Based on these determinations, the court found that the taxpayer failed to carry the burden of proof that the New York property was his principal residence in 2015. The court also found that the taxpayer had not selected the New York property as a second residence under § 163(h), and the court further explained that the New York property would not meet the requirements for a second residence in any event since the property was rented out for 2015 and was not used by the taxpayer for personal purposes at all that year.
The taxpayer testified that he acquired a 32.5% interest in the California property with a seller-financed note to Rodgers and that payments of interest on the note in 2015 were offset against debt that Rodgers owed to the taxpayer. The taxpayer also presented a purported note, deed of trust, and conveyance documents. However, the court found that these documents were not authentic and excluded them from evidence due to discrepancies in testimony and notary dates.
The court further found that even if the documentary evidence were authentic, the taxpayer would not have substantiated his mortgage interest deductions for three independent reasons.
First, the taxpayer’s purported debt to Rodgers was not “secured debt” required to qualify as acquisition indebtedness. The court found that even if the debt was arguably secured by a qualified residence, the taxpayer’s failure to record the note or deed of trust failed the other requirements in the regulations for secured debt.
Second, the taxpayer failed to demonstrate that the California property was a qualified residence in 2015. The taxpayer argued that the California property was his second residence, and the court considered whether it would satisfy the requirements of § 280A(d)(1). However, the taxpayer failed to demonstrate that he personally used the California property for more than 14 days in 2015.

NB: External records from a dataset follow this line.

File: src/rtl/vga_pixel_feed.sv
// Pixel FIFO between a frame producer and the 640x480 timing core.
// Locks onto the SOF word, emits one pixel per active cycle, flags underflow and misaligned SOF.
module vga_pixel_feed #(
  parameter int          DEPTH     = 16,
  parameter logic [11:0] ERR_COLOR = 12'hF0F
) (
  input  logic                         i_VGA_CLOCK,
  input  logic                         i_rst,
  input  logic                         i_de,
  input  logic                         i_hsync,
  input  logic                         i_vsync,
  input  logic [11:0]                  i_px_data,
  input  logic                         i_px_sof,
  input  logic                         i_px_valid,
  output logic                         o_px_ready,
  input  logic                         i_clear_err,
  output logic                         o_de,
  output logic                         o_hsync,
  output logic                         o_vsync,
  output logic [3:0]                   o_r,
  output logic [3:0]                   o_g,
  output logic [3:0]                   o_b,
  output logic                         o_underflow,
  output logic                         o_sof_err,
  output logic [$clog2(DEPTH+1)-1:0]   o_level,
  output logic [1:0]                   o_dbg_state
);
  localparam int AW = $clog2(DEPTH);
  localparam int LW = $clog2(DEPTH+1);

  typedef enum logic [1:0] {
    ST_ALIGN = 2'd0,
    ST_ARMED = 2'd1,
    ST_RUN   = 2'd2
  } state_t;

  // Producer handshake: a word transfers on any rising edge where
  // i_px_valid && o_px_ready; ready depends only on occupancy and reset.
  logic [12:0]   mem_q [DEPTH];
  logic [AW-1:0] wr_ptr_q, rd_ptr_q;
  logic [LW-1:0] level_q;
  state_t        state_q, state_d;
  logic          first_pix_q, first_pix_d;
  logic          de_q, hsync_q, vsync_q;
  logic [11:0]   pix_q, pix_d;
  logic          underflow_q, sof_err_q;
  logic          fifo_empty, head_sof, push, pop, uf_set, se_set;
  logic [11:0]   head_data;

  assign fifo_empty            = (level_q == '0);
  assign {head_sof, head_data} = mem_q[rd_ptr_q];
  assign o_px_ready            = !i_rst && (level_q < LW'(DEPTH));
  assign push                  = i_px_valid && o_px_ready;

  always_comb begin
    state_d     = state_q;
    first_pix_d = first_pix_q;
    pop         = 1'b0;
    uf_set      = 1'b0;
    se_set      = 1'b0;
    pix_d       = i_de ? ERR_COLOR : 12'h000;
    case (state_q)
      ST_ALIGN: begin
        if (!fifo_empty) begin
          if (head_sof) state_d = ST_ARMED;
          else          pop     = 1'b1;
        end
      end
      ST_ARMED: begin
        if (!i_vsync) begin
          state_d     = ST_RUN;
          first_pix_d = 1'b1;
        end
      end
      ST_RUN: begin
        if (i_de) begin
          if (fifo_empty) begin
            uf_set  = 1'b1;
            state_d = ST_ALIGN;
          end else if (head_sof && !first_pix_q) begin
            // Next frame's SOF arrived early: hold it for the next vsync.
            se_set  = 1'b1;
            state_d = ST_ARMED;
          end else begin
            pop         = 1'b1;
            pix_d       = head_data;
            first_pix_d = 1'b0;
          end
        end else if (!i_vsync && !first_pix_q) begin
          state_d = ST_ALIGN;
        end
      end
      default: state_d = ST_ALIGN;
    endcase
  end

  // Storage is not reset; the pointers and level define what is valid.
  always_ff @(posedge i_VGA_CLOCK) begin
    if (push) mem_q[wr_ptr_q] <= {i_px_sof, i_px_data};
  end

  always_ff @(posedge i_VGA_CLOCK) begin
    if (i_rst) begin
      wr_ptr_q    <= '0;
      rd_ptr_q    <= '0;
      level_q     <= '0;
      state_q     <= ST_ALIGN;
      first_pix_q <= 1'b0;
      de_q        <= 1'b0;
      hsync_q     <= 1'b1;
      vsync_q     <= 1'b1;
      pix_q       <= 12'h000;
      underflow_q <= 1'b0;
      sof_err_q   <= 1'b0;
    end else begin
      if (push) wr_ptr_q <= wr_ptr_q + AW'(1);
      if (pop)  rd_ptr_q <= rd_ptr_q + AW'(1);
      level_q     <= level_q + LW'(push) - LW'(pop);
      state_q     <= state_d;
      first_pix_q <= first_pix_d;
      de_q        <= i_de;
      hsync_q     <= i_hsync;
      vsync_q     <= i_vsync;
      pix_q       <= pix_d;
      underflow_q <= (underflow_q && !i_clear_err) || uf_set;
      sof_err_q   <= (sof_err_q && !i_clear_err) || se_set;
    end
  end

  assign o_de        = de_q;
  assign o_hsync     = hsync_q;
  assign o_vsync     = vsync_q;
  assign o_r         = pix_q[11:8];
  assign o_g         = pix_q[7:4];
  assign o_b         = pix_q[3:0];
  assign o_underflow = underflow_q;
  assign o_sof_err   = sof_err_q;
  assign o_level     = level_q;
  assign o_dbg_state = state_q;

endmodule

File: config.mk
export PLATFORM = sky130hd
export DESIGN_NAME = vga_pixel_feed
export DESIGN_NICKNAME = d
export VERILOG_FILES = /design/src/rtl/vga_pixel_feed.sv
export SDC_FILE = /design/constraint.sdc
export NUM_CORES = 1
export LEC_CHECK = 0
export ABC_AREA = 1
export CAP_MARGIN = 40
export CORE_MARGIN = 2
export CORE_UTILIZATION = 30
export CTS_BUF_LIST = sky130_fd_sc_hd__clkbuf_4 sky130_fd_sc_hd__clkbuf_8
export CTS_CLUSTER_DIAMETER = 200
export CTS_CLUSTER_SIZE = 25
export DETAILED_ROUTE_END_ITERATION = 7
export GPL_TIMING_DRIVEN = 0
export SLEW_MARGIN = 0
export SYNTH_ARGS = -nofsm -noshare
export SYNTH_HDL_FRONTEND = slang
export SYNTH_SLANG_ARGS = --single-unit
export TNS_END_PERCENT = 5
File: constraint.sdc
create_clock -name i_VGA_CLOCK -period 3 [get_ports i_VGA_CLOCK]
set_input_delay 0.45 -clock i_VGA_CLOCK [delete_from_list [all_inputs] [get_ports i_VGA_CLOCK]]
set_output_delay 0.45 -clock i_VGA_CLOCK [all_outputs]
set_load 0.02 [all_outputs]
## Word-level counts from Yosys, hierarchy flattened

Memories as Yosys holds them, arrays and structs flattened. A register that Yosys moved wholly into a read port is not among the register bits.
Index checks and enable logic that the tools add are counted.
Widths: inputs -> output; s select.

| cells by class | value |
|---|---|
| $add $sub $neg | 4 |
| order comparisons | 1 |
| equality and inequality tests | 10 |
| multiplexer cells | 35 |
| reduce and logical (&&, ||, !) cells | 17 |

Operators with widths:

| cell | count |
|---|---|
| $mux 12 | 5 |
| $mux 1 | 18 |
| $mux 2 | 7 |
| $ne 2x2->1 const B | 6 |
| $reduce_and 5->1 | 2 |
| $add 4x1->4 const B | 2 |
| $mux 4 | 2 |
| $logic_and 1x1->1 | 6 |
| $pmux 2 s3 | 1 |
| $add 5x1->5 | 1 |
| $logic_not 5->1 | 1 |
| $lt 5x5->1 const B | 1 |
| $sub 5x1->5 | 1 |
| $logic_not 1->1 | 4 |
| $ne 4x4->1 const B | 1 |
| $pmux 1 s2 | 2 |
| $ne 3x3->1 const B | 1 |
| $eq 2x1->1 const B | 1 |
| $eq 2x2->1 const B | 1 |
| $logic_not 2->1 | 1 |
| $logic_or 1x1->1 | 2 |
| $reduce_bool 2->1 | 1 |

| storage, ports and cells | value |
|---|---|
| register bits after elaboration | 33 |
| RAM bits | 208 |
| bits of input ports | 20 |
| output and inout port bits | 25 |
| memories | 1 |

Memory list:

| name | words | bits a word | rd ports | clocked after Yosys merged registers in | write ports | RTL line | RTL |
|---|---|---|---|---|---|---|---|
| mem_q | 16 | 13 | 1 | 1 | 1 | 39 | `logic [12:0] mem_q [DEPTH];` |

## Logic depth before layout (Yosys ltp)

Gate-level depths: netlist (run 1).

| logic depth | value |
|---|---|
| word-level depth | 8 |
| depth in mapped cells | 20 |
| mapped depth without buffers | 20 |

## Worst setup path before layout (run 1)

OpenSTA, ideal clock, no wires.

| timing | value |
|---|---|
| path kind | register to register |
| from | reg level_q[2], in the netlist o_level[2] |
| to | reg level_q[4], in the netlist o_level[4] |
| library setup time | 128 ps |
| arrival time | 2592 ps |
| required time | 2872 ps |
| setup slack | 280 ps |
| stages on the path, launching flop included | 17 |
| path buffers | 0 |
| period minus slack after synthesis | 2720 ps |
| cells stage by stage | dfxtp_1 > inv_1 > ha_1 > nand2_1 > nor3_1 > nor3_1 > nand2_4 > nand2_4 > nand2_1 > nand2_1 > ha_1 > inv_1 > fa_1 > nor3_1 > a211oi_1 > o21ai_0 > a21oi_1 |

| between the ends | value |
|---|---|
| word-level cells in the longest chain between the ends | 5 |

RTL lines:

| item | RTL line | RTL |
|---|---|---|
| start, declared | 41 | `logic [LW-1:0] level_q;` |
| start signal, assigned | 118 | `level_q <= level_q + LW'(push) - LW'(pop);` |
| $lt 5x5->1 / $logic_not 5->1 (equally long branches) | 52, 50 |  |
| $logic_and 1x1->1 / $mux 1 (equally long branches) | 52, 77 |  |
| $logic_and 1x1->1 / $mux 1 (equally long branches) | 53, 76 |  |
| $add 5x1->5 / $pmux 1 s2 (equally long branches) | 118, 62 |  |
| $sub 5x1->5 * | 118 |  |

Mark *: on every way between the ends. The rest lies on a longest branch, timed or not.
A chain may end at the register's enable or synchronous reset.

==> results of run 1 <==
==> worst paths after layout <==
kind | start | to | cells after the start | slack [ns]
max | flop | o_level[4]$_SDFF_PP0_ | 20 | 0.20
min | i_hsync | o_hsync$_SDFF_PP1_ | 2 | 0.48
max reg2reg | flop | o_level[4]$_SDFF_PP0_ | 20 | 0.20
min reg2reg | o_sof_err$_SDFF_PP0_ | o_sof_err$_SDFF_PP0_ | 2 | 0.50
==> kinds of logic after synthesis <==
kind of cell	share of synthesized area
and+or+nand+nor	0.104
adders and majority gates	0.0149
xor gates and xnor gates	0.00270
buffers and inverters	0.0426
DFF	0.719
AOI/OAI and AO/OA	0.117
==> cell usage after synthesis <==
library cell / n / area share
a211oi_1: 1 / 0.00077
a21oi_1: 18 / 0.0093
a32o_1: 1 / 0.0010
buf_2: 10 / 0.0051
buf_4: 2 / 0.0015
buf_6: 4 / 0.0046
clkbuf_1: 28 / 0.011
clkinv_1: 1 / 0.00039
dfxtp_1: 37 / 0.076
edfxtp_1: 208 / 0.64
fa_1: 1 / 0.0021
ha_1: 10 / 0.013
inv_1: 50 / 0.019
inv_2: 2 / 0.00077
nand2_1: 56 / 0.022
nand2_2: 2 / 0.0013
nand2_4: 2 / 0.0023
nand3_1: 25 / 0.013
nand3_2: 1 / 0.0010
nand3b_1: 1 / 0.00077
nand4_1: 10 / 0.0064
nor2_1: 141 / 0.054
nor3_1: 5 / 0.0026
o211ai_1: 25 / 0.019
o21ai_0: 103 / 0.053
o221ai_1: 24 / 0.022
o22ai_1: 19 / 0.012
or2_2: 1 / 0.00064
xnor2_1: 1 / 0.00090
xor2_1: 2 / 0.0018
==> power groups by stage <==
stage	Combinational, W	Clock [W]	Sequential, W
2_1_floorplan	0.00170	0	0.00401
3_3_place_gp	0.00266	0	0.00397
3_5_place_dp	0.00271	0	0.00397
4_1_cts	0.00272	0.00153	0.00390
5_1_grt	0.00309	0.00165	0.00392
6_report	0.00280	0.00150	0.00390
==> per-stage QoR <==
stage,hold WS [ns],cell area [um2],worst slack [ns]
6_report,0.484,11200,0.195
2_1_floorplan,0.477,9720,0.280
4_1_cts,0.462,11200,0.0253
5_1_grt,0.499,11200,-0.0155
3_3_place_gp,0.476,10700,-0.434
3_5_place_dp,0.471,10900,-0.194
==> layout make-up <==
| cell class | instances | area (um2) |
|---|---|---|
| multi-input combinational | 449 | 2380 |
| tap | 402 | 503 |
| sequential | 245 | 6990 |
| buffer | 44 | 218 |
| inverter | 53 | 201 |
| timing repair buffer | 62 | 681 |
| clock buffer | 19 | 224 |
| fill | 3074 | 20500 |
| clock inverter | 2 | 15.0 |
==> placed cells by master, fill, tap and decap left out, types with 2 or more instances in the layout <==
cell,Yosys,routed
nor2_2,0,14
ha_1,10,10
clkdlybuf4s50_1,0,44
nor3_1,5,2
clkinvlp_4,0,2
nand2_1,56,56
o22ai_1,19,19
nor3_2,0,3
dfxtp_1,37,35
inv_1,50,50
a21oi_1,18,18
clkbuf_8,0,13
o21ai_0,103,102
nand2_2,2,2
buf_4,2,7
buf_6,4,4
clkbuf_1,28,28
nand3_1,25,23
xor2_1,2,2
inv_2,2,2
buf_8,0,14
edfxtp_1,208,208
buf_2,10,9
nand2_4,2,2
o211ai_1,25,25
nand4_1,10,10
clkbuf_4,0,6
nand3_2,1,3
nor2_1,141,127
o221ai_1,24,24
==> timing repair <==
action	in CTS	in global routing
setup endpoints to repair	1	1
buffers inserted	0	1
pin swaps	0	1
resized for setup	2	12
==> flip-flops by register name, summed over array words and instances, names as in the netlist, named ones only <==
signal and count:
first_pix_q 1, mem_q 208, o_dbg_state 2, o_de 1, o_hsync 1, o_level 5
o_sof_err 1, o_underflow 1, o_vsync 1, pix_q 12, rd_ptr_q 4, wr_ptr_q 4
==> worst max-delay path: stages, from the launching register on <==
cell	delay, ns
dfxtp_4	0.43
inv_2	0.08
buf_6	0.15
nand2_1	0.06
nand3_1	0.09
nand3_1	0.12
nand3_2	0.12
nand2_2	0.11
nand2_2	0.08
nand2_4	0.12
nand2_4	0.08
inv_2	0.07
nand2_1	0.05
nand2_1	0.06
ha_1	0.17
inv_1	0.06
fa_2	0.37
nor3_2	0.21
a211oi_1	0.09
o21ai_1	0.13
a21oi_1	0.05
==> per-layer routing <==
layer / GRT usage / part of all wire / vias up / routed length (um)
met3: 0.0226 / 0.083 / 45 / 2130
met4: 0.0486 / 0.029 / 0 / 751
met2: 0.246 / 0.46 / 299 / 11900
met5: 0 / 0 / - / 0
li1: - / - / 3007 / -
met1: 0.203 / 0.43 / 3138 / 10900
==> results.toml, run 1 <==
[placed_design]
gp_congestion = 0.783
dp_cells = 1254
hpwlAfterDp_um = 17000
portBuffers = 44

[yosys]
synthCells = 791
synth_fp_nets = 822
yosysWarningCount = 0
ys_seq_area_frac = 0.719
syn_area_mm2 = 0.00972
ys_ff_latch = 245
syn_avg_cell_area_um2 = 12.3
ys_types = 30

[power_and_ir_drop]
power_density_mw_per_mm2 = 731
seqPwrFrac = 0.476
total_power_w = 0.00820
clockPowerShare = 0.183
p_leak_nw = 3.73
p_switching_w = 0.00300
p_int_w = 0.00521
swShare = 0.365
ir_drop_v = 0.000413
combPwrFrac = 0.342

[finish]
fin_cells = 1276
nets = 899
area_growth_pct = 15.4
utilization = 0.354
drive_above_1_share = 0.0984
insertedDiodeCount = 0

[timing]
hold_viol_final = 0
worst_slew_pin_slew_ns = 0.808
clock-skew-final_ns = 0.0316
setup_tns_ns = 0
fmax_ghz = 0.357
relSlewSlack = 0.460
slew_violations = 0
setup_viol = 0
period_share = 0.935
period_needed_ns = 2.80

[die]
die_w_um = 184
chipHeight_um = 184
ioPinCount = 45
dieArea_mm2 = 0.0339
core_area_mm2 = 0.0317
initial_core_util = 0.307
row_count = 65

[cts]
cts-root-buf = "clkbuf_8"
numCtsBuffers = 13
cts_tree = "yes"
ctsHtreeMaxLevel = 1
clockBufferDepth = 3
clock_latency_ns = 0.54
clock_sinks = 245
cts-hold-fix-buffers = 0
clk_pin_slew_ns = 0.14

[global_route]
antenna_found_initial = 0
first_global_vias = 6320
grt_pass1_wl_um = 38000
grt_max_degree = 27
grtUsageTotal = 0.150
grt_overflow = 0

[critical_path]
critPathLaunchType = "flop"
worstSetupPathType = "reg -> reg"
worstSetupEndpointType = "flop"
crit_required_ns = 3.41
critPathMaxFanout = 10
critPathArrivalTime_ns = 3.22

[run_status]
status = "finished, final reports clean"

[routing]
drc_errors = 0
finalWirelength_um = 25700
drtIter0Drc = 727
wire_per_inst_um = 20.2
ant_nets = 0
via_count = 6489
routed_via_density = 5.09
first_pass_iters = 5

[run]
maxCapViolCount = 0

[worst_hold_path]
hold_class = "in -> reg"
Power figures use the tool's default switching activity.
==> inputs of run 2 (changes only) <==
- CTS_CLUSTER_DIAMETER: 200 -> 30
- REMOVE_ABC_BUFFERS: unset -> 1
==> run 2 against run 1 <==
Effect of this change:
- non-clock buffer count fell by 23
- sequential power barely moved
- largest power group unchanged
- global-route usage fell by 0.29 points
- first-iteration DRC count fell by 10%
- sequential cell count did not move
- largest cell class unchanged
- critical endpoint unchanged
- fmax fell by 1.2%
- clock-buffer cell count rose by 48
- routed wire length fell by 3.2%
- worst hold slack got worse by 0.036 ns
==> results.toml, run 2 (synthesized netlist as in run 1, its figures left out) <==
[finish]
insertedDiodeCount = 0
largest_register_ffs = 208
mostFrequentLayoutCell = "edfxtp_1"
fin_cells = 1332
nets = 918
drive_above_1_share = 0.184
final_cell_mix = "208 x edfxtp_1, 125 x nor2_1, 103 x o21ai_0"
top_register = "mem_q"
area_growth_pct = 27.3

[routing]
wire_per_inst_um = 18.7
via_count = 6671
first_pass_iters = 5
drtIter0Drc = 652
drc_errors = 0
routed_via_density = 5.01
finalWirelength_um = 24900
ant_nets = 0

[cts]
clock_latency_ns = 0.58
clockBufferDepth = 3
cts-root-buf = "clkbuf_8"
clock_sinks = 245
clk_pin_slew_ns = 0.06
numCtsBuffers = 53
cts-hold-fix-buffers = 0
ctsHtreeMaxLevel = 2
cts_tree = "yes"

[power_and_ir_drop]
ir_drop_v = 0.000435
total_power_w = 0.0109
power_density_mw_per_mm2 = 877
p_leak_nw = 4.28

[timing]
relSlewSlack = 0.494
period_share = 0.946
setup_viol = 0
hold_viol_final = 0
period_needed_ns = 2.84
slew_violations = 0
worst_slew_pin_slew_ns = 0.756
fmax_ghz = 0.352
whs_ns = 0.448
clock-skew-final_ns = 0.0315
fin_ws_ns = 0.161

[die]
initial_core_util = 0.307
core_area_mm2 = 0.0317
dieArea_mm2 = 0.0339
chipHeight_um = 184
ioPinCount = 45
row_count = 65
die_w_um = 184

[critical_path]
worstSetupPathType = "reg -> reg"
slowest_stage = "dfxtp_4"
critPathArrivalTime_ns = 3.28
critical_path.max_stage_delay_ns = 0.40
crit_required_ns = 3.44
critPathMaxFanout = 21
crit_top_cell = "nand2_1"
critPathLaunchType = "flop"
worstSetupEndpointType = "flop"
r2r_setup_slack_ns = 0.16
cp_cell_sequence = "buf_16 -> inv_16 -> nand2_1 -> nand2_1 -> nand2_1 -> nand3_1 -> nand3_4 -> nand4_1 -> nand2_4 -> nand2_1 -> nand2_1 -> ha_1 -> inv_1 -> fa_2 -> nor3_2 -> a211oi_1 -> o21ai_0 -> a21oi_1"

[run]
maxCapViolCount = 0

[global_route]
antenna_found_initial = 0
grt_pass1_wl_um = 37600
grt_overflow = 0
first_global_vias = 6535
grtUsageTotal = 0.147
grt_max_degree = 65

[placed_design]
dp_slack_ns = -1.09
hpwlAfterDp_um = 13900
dp_cells = 1215
portBuffers = 44
gp_congestion = 0.724

[run_status]
status = "finished, final reports clean"

[worst_hold_path]
hold_class = "in -> reg"
[run 2: cell count changes in the layout (fill, tap and decap cells not counted), moves of 6 or more]
| cell | change |
|---|---|
| clkinv_2 | +7 |
| buf_4 | +7 |
| buf_2 | -9 |
| clkinvlp_4 | +6 |
| clkbuf_1 | -28 |
| clkbuf_8 | +43 |
[run 2: what timing repair did]
| item | 4_1_cts | 5_1_grt |
|---|---|---|
| setup buffers | 7 | 6 |
| endpoints found under the hold margin | 0 | 0 |
| pin swaps | 1 | 2 |
| resized for setup | 21 | 8 |
| cloned | 4 | 2 |
| setup endpoints to repair | 5 | 1 |
[run 2: critical path, delay by kind of cell, from the launching register on]
kind,cells,cell delay [ns]
buffers and inverters,3,0.31
AOI/OAI and AO/OA,3,0.29
DFF,1,0.40
adders and majority gates,2,0.52
and+or+nand+nor,10,1.16
[run 2: layer usage]
layer | vias to the layer above | part of all wire | wire (um) | global-route usage
met4 | 0 | 0.020 | 503 | 0.0512
li1 | 3095 | - | - | -
met5 | - | 0 | 0 | 0
met1 | 3235 | 0.45 | 11200 | 0.205
met3 | 47 | 0.091 | 2260 | 0.0432
met2 | 294 | 0.44 | 11000 | 0.218
[run 2: through the flow]
step / util / TNS (ns) / area [um2]
final: 0.390 / 0 / 12400
after floorplan: - / -27.86 / 9510
after CTS: 0.386 / 0 / 12200
after global placement: 0.330 / -234.56 / 10500
after detailed placement: 0.342 / -3.91 / 10800
after global routing: 0.390 / -0.0102 / 12400
[run 2: power by group]
group          total [W]  switching (W)  internal [W]
Clock            0.00389        0.00155       0.00234
Sequential       0.00392      0.0000979       0.00382
Combinational    0.00305        0.00189       0.00116
[run 2: area by class of cell]
type                    instances  area (um2)
fillers                      3013       19300
flip-flops and latches        245        7000
multi-input cells             449        2430
repair buffers                 83        1000
clock buffers                  67         853
well taps                     402         503
clock inverters                31         320
inverters                      53         250
repair inverters                2        20.0
[run 2: worst paths after layout]
kind | endpoint | start | cells past startpoint
worst max-delay path | o_level[4]$_SDFF_PP0_ | flop | 18
worst min-delay path | o_hsync$_SDFF_PP1_ | i_hsync | 2
worst max register to register | o_level[4]$_SDFF_PP0_ | flop | 18
worst min register to register | o_sof_err$_SDFF_PP0_ | o_sof_err$_SDFF_PP0_ | 2
==> inputs of run 3 (changes only) <==
- SLEW_MARGIN: 0 -> 10
==> run 3 against run 2 <==
Effect of this change:
- clock power fell by 6.4%
- routed wire length is 0.83% lower
- first-iteration DRC count shrank 2.1%
- highest routed layer unchanged
- sequential power about the same
- global-route usage about the same
- critical endpoint unchanged
- worst hold slack improved by 0.013 ns
- worst setup slack worse by 0.016 ns
- final area down 0.94%
==> results.toml, run 3 (synthesized netlist as in run 1, its figures left out) <==
[run_status]
status = "finished, final reports clean"

[critical_path]
worstSetupPathType = "reg -> reg"
critical_path.max_stage_delay_ns = 0.42
cp_cell_sequence = "inv_1 -> ha_1 -> nand2_1 -> nor3_1 -> inv_1 -> nand4_1 -> nand2_4 -> inv_2 -> nand2_1 -> nand2_1 -> ha_1 -> inv_1 -> fa_1 -> nor3_2 -> a211oi_1 -> o21ai_1 -> a21oi_1"
critPathMaxFanout = 4
critPathArrivalTime_ns = 3.29
crit_required_ns = 3.44
slowest_stage = "fa_1"
worstSetupEndpointType = "flop"
path_depth = 17
crit_buf_inv = 4
critPathLaunchType = "flop"
crit_family = "simple AND/OR/NAND/NOR gates"
reg2reg_depth = 17

[finish]
drive_above_1_share = 0.176
top_register = "mem_q"
area_growth_pct = 26.1
nets = 915
mostFrequentLayoutCell = "edfxtp_1"
fin_cells = 1327
insertedDiodeCount = 0
fin_area_mm2 = 0.0123
final_cell_mix = "208 x edfxtp_1, 124 x nor2_1, 102 x o21ai_0"
largest_register_ffs = 208

[cts]
ctsHtreeMaxLevel = 2
cts-root-buf = "clkbuf_8"
clock_latency_ns = 0.57
clock_sinks = 245
cts_tree = "yes"
numCtsBuffers = 50
clockBufferDepth = 3
clk_pin_slew_ns = 0.07

[routing]
drtIter0Drc = 638
ant_nets = 0
finalWirelength_um = 24700
via_count = 6556
first_pass_iters = 5
routed_via_density = 4.94
drc_errors = 0
wire_per_inst_um = 18.6

[timing]
period_share = 0.951
slew_violations = 0
clock-skew-final_ns = 0.0214
period_needed_ns = 2.85
setup_viol = 0
setup_tns_ns = 0
worst_slew_pin_slew_ns = 0.720
hold_viol_final = 0
relSlewSlack = 0.520
fmax_ghz = 0.350
whs_ns = 0.461

[global_route]
grtUsageTotal = 0.147
grt_overflow = 0
grt_max_degree = 65
antenna_found_initial = 0
first_global_vias = 6529
grt_pass1_wl_um = 37400

[die]
chipHeight_um = 184
dieArea_mm2 = 0.0339
row_count = 65
initial_core_util = 0.307
core_area_mm2 = 0.0317
die_w_um = 184
ioPinCount = 45

[placed_design]
portBuffers = 44
placed_cell_area_mm2 = 0.0108
gp_congestion = 0.724
dp_cells = 1215
hpwlAfterDp_um = 13900

[power_and_ir_drop]
power_density_mw_per_mm2 = 863
total_power_w = 0.0106
p_leak_nw = 4.22
ir_drop_v = 0.000549

[worst_hold_path]
hold_class = "in -> reg"
holdPathStages = 2

[run]
maxCapViolCount = 0
==> run 3: cell count changes in the layout (fill, tap and decap cells not counted), moves of 2 or more <==
cell | before | now
clkbuf_8 | 56 | 51
inv_8 | 2 | 0
clkinv_1 | 5 | 7
inv_6 | 5 | 10
clkbuf_4 | 11 | 5
clkinv_4 | 3 | 6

Third, the court found that the taxpayer, a cash basis taxpayer, made no cash interest payments to Rodgers in 2015. As noted, the taxpayer argued that his interest payments offset Rodgers’ other debt to him. However, the court rejected this argument, finding that the taxpayer reported no interest income (for the offset) in 2015 and further generally finding that there was insufficient evidence of any bona fide debt from Rodgers to the taxpayer.
The McCarthy case outlines key requirements for deducting mortgage interest with respect to a second residence and demonstrates the need to carefully document and track residence issues when there are multiple possible properties in question. The case also shows the intolerance that the IRS and courts may have for professionals in tax controversy matters who fail to adequately document their personal transactions and substantiate deductions.
1 Scott E. Vincent is the founding member of Vincent Law LLC in Kansas City.